Court Opinion

ID: 9454709
Source: CourtListenerOpinion
Date Created: 2023-08-04 18:55:51.26364+00
Date Added: 2024-06-11T17:34:15.568187
License: Public Domain

HASTINGS, Senior Circuit Judge
(dissenting).
With deference to the distinguished majority, I feel compelled to dissent from its holding in this case. The majority opinion correctly recites the factual situation concerning petitioner Allen’s gross misconduct during his trial in the Criminal Court of Cook County, Illinois. I read the constitutional mandates applicable thereto in a light different from my brethren.
The Sixth Amendment provides that “In all criminal prosecutions, the accused shall enjoy the right to be confronted with the witnesses against him.” Defendant was given that right in this case, but made his own free choice to voluntarily reject his enjoyment of it.

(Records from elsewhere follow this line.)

### config.mk
export PLATFORM = sky130hd
export DESIGN_NAME = if_stage_flat
export DESIGN_NICKNAME = d
export VERILOG_FILES = /design/src/rtl/if_stage_pkg.sv /design/src/rtl/if_stage_if.sv /design/src/rtl/if_stage_npc.sv /design/src/rtl/if_stage.sv /design/src/flat_wrapper.sv
export SDC_FILE = /design/constraint.sdc
export NUM_CORES = 1
export LEC_CHECK = 0
export ABC_AREA = 1
export CAP_MARGIN = 20
export CORE_MARGIN = 1.5
export CORE_UTILIZATION = 30
export DETAILED_ROUTE_END_ITERATION = 16
export PLACE_DENSITY = 0.61
export SLEW_MARGIN = 0
export SYNTH_ARGS = -nofsm -noshare
export SYNTH_HDL_FRONTEND = slang
export SYNTH_SLANG_ARGS = --single-unit
### constraint.sdc
create_clock -name cpu_clk -period 6 [get_ports cpu_clk]
set_clock_uncertainty 0.1 [all_clocks]
set_input_delay 1.2 -clock cpu_clk [delete_from_list [all_inputs] [get_ports cpu_clk]]
set_output_delay 1.2 -clock cpu_clk [all_outputs]
set_load 0.03 [all_outputs]
File: config.mk
export PLATFORM = sky130hd
export DESIGN_NAME = dest_collect
export DESIGN_NICKNAME = d
export VERILOG_FILES = /design/src/rtl/dest_collect.sv
export SDC_FILE = /design/constraint.sdc
export NUM_CORES = 1
export LEC_CHECK = 0
export BUFFER_PORTS_ARGS = -buffer_cell sky130_fd_sc_hd__buf_2
export CAP_MARGIN = 10
export CORE_UTILIZATION = 35
export CTS_BUF_LIST = sky130_fd_sc_hd__clkbuf_4 sky130_fd_sc_hd__clkbuf_8
export DETAILED_ROUTE_END_ITERATION = 12
export RECOVER_POWER = 100
export SYNTH_ARGS = -nofsm -noshare
export SYNTH_HDL_FRONTEND = slang
export SYNTH_SLANG_ARGS = --single-unit
File: constraint.sdc
create_clock -name clock -period 6.6 [get_ports clock]
set_input_delay 0.99 -clock clock [delete_from_list [all_inputs] [get_ports clock]]
set_output_delay 0.99 -clock clock [all_outputs]
set_load 0.005 [all_outputs]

The majority mildly characterizes the trial judge’s admonition to the defendant as “either to behave or be expelled from the courtroom.” Later it recognizes the extremes to which the judge went to preserve some semblance of order in the court. My reading of the undisputed facts indicates to me that defendant was brazenly determined to make a shambles of the criminal judicial process, unless he was permitted to dictate the rules of the game. Witness his threat, after much preliminary blatant misconduct, including a warning to the trial judge that at lunchtime the judge *236was “going to be a corpse here”, when he said:
“There’s not going to be no trial, either. I’m going to sit here and you’re going to talk and you can bring your shackles out and straight jacket and put them on me and tape my mouth, but it will do no good because there’s not going to be no trial.”

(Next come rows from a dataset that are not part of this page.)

===== src/rtl/kan_pkg.sv =====
// Shared types for the KAN inter-layer stream blocks:
// reader state encoding and the queue entry layout {last, data}.
package kan_pkg;

    localparam int DWIDTH_DEF = 16;

    typedef enum logic [2:0] {
        ST_IDLE,
        ST_REWIND,
        ST_STREAM,
        ST_DRAIN,
        ST_DONE
    } rd_state_e;

    typedef struct packed {
        logic                  last;
        logic [DWIDTH_DEF-1:0] data;
    } q_entry_t;

endpackage


===== src/rtl/fifo_replay_reader_if.sv =====
// Valid/ready word stream carrying a last-of-pass tag.
interface fifo_replay_reader_if
    import kan_pkg::*;
#(
    parameter int DW = DWIDTH_DEF
);

    logic [DW-1:0] data;
    logic          last;
    logic          valid;
    logic          ready;

    modport master (output data, last, valid, input ready);
    modport slave  (input data, last, valid, output ready);

endinterface


===== src/rtl/fifo_replay_reader_queue.sv =====
// First-word-fall-through synchronous queue of {last, data} entries
// with an occupancy count; shared by the stream blocks.
module stream_queue
    import kan_pkg::*;
#(
    parameter int DW     = DWIDTH_DEF,
    parameter int QDEPTH = 4
) (
    input  logic                       clk_i,
    input  logic                       rst_ni,
    input  logic                       push_i,
    input  logic [DW:0]                entry_i,
    output logic [$clog2(QDEPTH):0]    count_o,
    fifo_replay_reader_if.master       deq
);

    localparam int AW = $clog2(QDEPTH);
    localparam int CW = AW + 1;

    logic [DW:0]   mem_q [QDEPTH];
    logic [AW-1:0] wr_q, wr_d, rd_q, rd_d;
    logic [CW-1:0] cnt_q, cnt_d;
    logic          pop;

    assign deq.valid = (cnt_q != '0);
    assign deq.data  = mem_q[rd_q][DW-1:0];
    assign deq.last  = mem_q[rd_q][DW];
    assign pop       = deq.valid & deq.ready;
    assign count_o   = cnt_q;

    always_comb begin
        wr_d  = push_i ? wr_q + AW'(1) : wr_q;
        rd_d  = pop ? rd_q + AW'(1) : rd_q;
        cnt_d = cnt_q + CW'(push_i) - CW'(pop);
    end

    always_ff @(posedge clk_i) begin
        if (!rst_ni) begin
            wr_q  <= '0;
            rd_q  <= '0;
            cnt_q <= '0;
        end else begin
            wr_q  <= wr_d;
            rd_q  <= rd_d;
            cnt_q <= cnt_d;
        end
    end

    always_ff @(posedge clk_i) begin
        if (push_i) mem_q[wr_q] <= entry_i;
    end

    // Read credit upstream must make a push into a full queue impossible.
    a_no_overflow: assert property (
        @(posedge clk_i) disable iff (!rst_ni)
        !(push_i && cnt_q == CW'(QDEPTH))
    );

endmodule


===== src/rtl/fifo_replay_reader.sv =====
// Read-side controller for the rewindable stream FIFO: replays its
// contents a run-time number of passes onto a valid/ready stream.
module fifo_replay_reader
    import kan_pkg::*;
#(
    parameter int DWIDTH = DWIDTH_DEF,
    parameter int PWIDTH = 8,
    parameter int QDEPTH = 4
) (
    input  logic              iclk,
    input  logic              iresetn,
    input  logic              istart,
    input  logic [PWIDTH-1:0] ipasses,
    output logic              ofifo_read,
    output logic              ofifo_rrst,
    input  logic [DWIDTH-1:0] ififo_data,
    input  logic              ififo_end,
    output logic [DWIDTH-1:0] odata,
    output logic              ovalid,
    input  logic              iready,
    output logic              olast,
    output logic              olast_pass,
    output logic              obusy,
    output logic              odone
);

    localparam int CW = $clog2(QDEPTH) + 1;

    rd_state_e         state_q, state_d;
    logic [PWIDTH-1:0] pass_q, pass_d;
    logic [PWIDTH-1:0] cnt_q, cnt_d;
    logic [1:0]        infl_q, infl_d;
    logic [CW-1:0]     occ;
    logic              capture;
    logic              credit;
    logic              more;
    logic              drained;

    fifo_replay_reader_if #(.DW(DWIDTH)) sq ();

    assign sq.ready = iready;

    stream_queue #(
        .DW     (DWIDTH),
        .QDEPTH (QDEPTH)
    ) u_queue (
        .clk_i   (iclk),
        .rst_ni  (iresetn),
        .push_i  (capture),
        .entry_i ({ififo_end, ififo_data}),
        .count_o (occ),
        .deq     (sq)
    );

    // FIFO data lands one cycle after its read strobe.
    assign capture = (state_q == ST_STREAM) && (infl_q != '0);
    assign credit  = ({1'b0, occ} + (CW+1)'(infl_q)) < (CW+1)'(QDEPTH);
    assign more    = ((PWIDTH+1)'(pass_q) + (PWIDTH+1)'(1))
                     < (PWIDTH+1)'(cnt_q);
    assign drained = (occ == '0);

    always_ff @(posedge iclk) begin
        if (!iresetn) state_q <= ST_IDLE;
        else          state_q <= state_d;
    end

    always_comb begin
        state_d = state_q;
        unique case (state_q)
            ST_IDLE: begin
                if (istart)
                    state_d = (ipasses != '0) ? ST_REWIND : ST_DONE;
            end
            ST_REWIND: state_d = ST_STREAM;
            ST_STREAM: begin
                if (ififo_end && infl_q == '0) state_d = ST_DRAIN;
            end
            ST_DRAIN: begin
                if (drained) state_d = more ? ST_REWIND : ST_DONE;
            end
            ST_DONE: state_d = ST_IDLE;
            default: state_d = ST_IDLE;
        endcase
    end

    always_comb begin
        ofifo_rrst = 1'b0;
        ofifo_read = 1'b0;
        odone      = 1'b0;
        obusy      = 1'b1;
        unique case (state_q)
            ST_IDLE:   obusy      = 1'b0;
            ST_REWIND: ofifo_rrst = 1'b1;
            ST_STREAM: ofifo_read = ~ififo_end & credit;
            ST_DONE:   odone      = 1'b1;
            default:   ;
        endcase
    end

    always_comb begin
        pass_d = pass_q;
        cnt_d  = cnt_q;
        infl_d = infl_q + 2'(ofifo_read) - 2'(capture);
        if (state_q == ST_IDLE && istart) begin
            cnt_d  = ipasses;
            pass_d = '0;
        end
        if (state_q == ST_DRAIN && drained && more)
            pass_d = pass_q + PWIDTH'(1);
    end

    always_ff @(posedge iclk) begin
        if (!iresetn) begin
            pass_q <= '0;
            cnt_q  <= '0;
            infl_q <= '0;
        end else begin
            pass_q <= pass_d;
            cnt_q  <= cnt_d;
            infl_q <= infl_d;
        end
    end

    assign ovalid     = sq.valid;
    assign odata      = ovalid ? sq.data : '0;
    assign olast      = ovalid & sq.last;
    // The pass index only moves once the queue is empty, so this is stable.
    assign olast_pass = ovalid & (pass_q == cnt_q - PWIDTH'(1));

endmodule


===== config.mk =====
export PLATFORM = sky130hd
export DESIGN_NAME = fifo_replay_reader
export DESIGN_NICKNAME = d
export VERILOG_FILES = /design/src/rtl/kan_pkg.sv /design/src/rtl/fifo_replay_reader_if.sv /design/src/rtl/fifo_replay_reader_queue.sv /design/src/rtl/fifo_replay_reader.sv
export SDC_FILE = /design/constraint.sdc
export NUM_CORES = 1
export LEC_CHECK = 0
export CAP_MARGIN = 20
export CORE_MARGIN = 2
export CORE_UTILIZATION = 55
export CTS_BUF_LIST = sky130_fd_sc_hd__clkbuf_4
export DETAILED_ROUTE_END_ITERATION = 10
export PLACE_DENSITY = 0.89
export SLEW_MARGIN = 15
export SYNTH_ARGS = -nofsm -noshare
export SYNTH_HDL_FRONTEND = slang
export SYNTH_HIERARCHICAL = 1
export SYNTH_SLANG_ARGS = --single-unit
export TNS_END_PERCENT = 5

===== constraint.sdc =====
create_clock -name iclk -period 3.2 [get_ports iclk]
set_clock_uncertainty 0.2 [all_clocks]
set_input_delay 0.64 -clock iclk [delete_from_list [all_inputs] [get_ports iclk]]
set_output_delay 0.64 -clock iclk [all_outputs]
set_load 0.05 [all_outputs]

Later, at his request, defendant was permitted to be present in court again, and made a similar threat to the judge that he would prevent the trial from proceeding.
The majority states that a “defendant in a criminal proceeding has the unqualified right to be personally present at all stages of the trial,” and concludes as a matter of law that “No conditions may be imposed on the unqualified right of a criminal defendant to be present at all stages of the proceedings.” I cannot accept the thesis that such an unconditional unqualified right in all criminal cases flows from the constitutional mandate of the Sixth Amendment.
The majority then proposes this unusual remedy for such an intolerable situation, — “The proper course for the trial judge was to have restrained the defendant by whatever means necessary, even if those means included his being shackled and gagged.” We all recognize that shackling and gagging a defendant has been judicially approved in certain circumstances. However, I respectfully suggest that such an after the fact holding on appeal is a far cry from the holding here that the failure of the trial judge to take such steps constituted such an interference with the defendant’s constitutional rights as to invalidate his conviction.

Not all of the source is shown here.